1.What is the biggest problem to fix in our health care delivery system today?
Almost all the financial incentives in the health care industry are still aligned around caring for people who are sick. It is very hard for physicians to make a living by preventing sickness in their patients. Our company HealtheMed has answered the question “What would a health system look like that financially rewards doctors and their patient’s for being and staying healthy?”
2. Why hasn’t society been able to fix these problems?
It is a valuation problem. People are motivated by rewards. Today US healthcare rewards and compensates disease treatment. But people don’t want disease, they want good health. If the rewards shift to valuing better overall health, you will get better population health over time. For example, our system of care, Clinic@Home, rewards doctors for performing primary care in the home, and the preventative care they deliver stimulates better health in a highly vulnerable population.
3. How will the focus on “health equity” help?
I think whoever coined the term “health equity” was aiming at better access to disease treatment services. I believe a better term would be “healthcare access”, because at least it gets us closer to achieving true health equity. Unfortunately, until access to preventative health is properly compensated by CMS and private insurance companies, we will never have true “health equity.” When we launched Clinic@Home, our first priority was to crack this code and compensate preventative health in the home.
4. What happens if we don’t solve these problems?

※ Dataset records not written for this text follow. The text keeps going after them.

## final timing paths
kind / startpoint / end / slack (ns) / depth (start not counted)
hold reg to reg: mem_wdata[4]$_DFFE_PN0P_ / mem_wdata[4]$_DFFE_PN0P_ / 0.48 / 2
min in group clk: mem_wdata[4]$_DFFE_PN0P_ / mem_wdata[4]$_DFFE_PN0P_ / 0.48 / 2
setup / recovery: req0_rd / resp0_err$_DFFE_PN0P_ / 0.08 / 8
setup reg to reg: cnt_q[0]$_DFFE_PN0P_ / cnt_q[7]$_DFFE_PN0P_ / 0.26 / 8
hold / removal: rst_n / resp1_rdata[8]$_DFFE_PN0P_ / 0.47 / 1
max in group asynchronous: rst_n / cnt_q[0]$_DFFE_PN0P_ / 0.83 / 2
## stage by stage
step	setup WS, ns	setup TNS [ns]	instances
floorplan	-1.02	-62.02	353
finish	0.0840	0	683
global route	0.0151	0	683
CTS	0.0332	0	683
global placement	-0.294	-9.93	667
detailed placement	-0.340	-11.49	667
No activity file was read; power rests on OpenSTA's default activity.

The annual US Medicaid budget in 2023 is approximately $700 billion. States are in trouble because they have to balance their budgets and healthcare costs are out of control. The same challenges apply to Medicare. Eventually, patients with life threatening conditions will be refused care because the money has run out at the state level. If it does not change, the system will finally implode.
5. What are the biggest obstacles solving these challenges?
The biggest obstacle is a byproduct of human nature. If you’ve grown something to the size of $4 trillion between the payers and the providers, it’s really all they know. A value judgment needs to be made by healthcare leaders to overcome this inertia.
I believe this process is already underway in many states. We have a great example in the Minnesota Department of Human Services, which has embraced our innovative in-home care system,
Clinic@Home. Through Clinic@Home, we provide Medicare waivered clients with access to the preventative health care they need and reward doctors for providing care in the home.
That is a big step towards beginning to heal the healthcare system because the home is where 100% of chronic diseases that exist among this population are treated 90% of the time or more. Home as the center of care will cost a lot less than a hospital.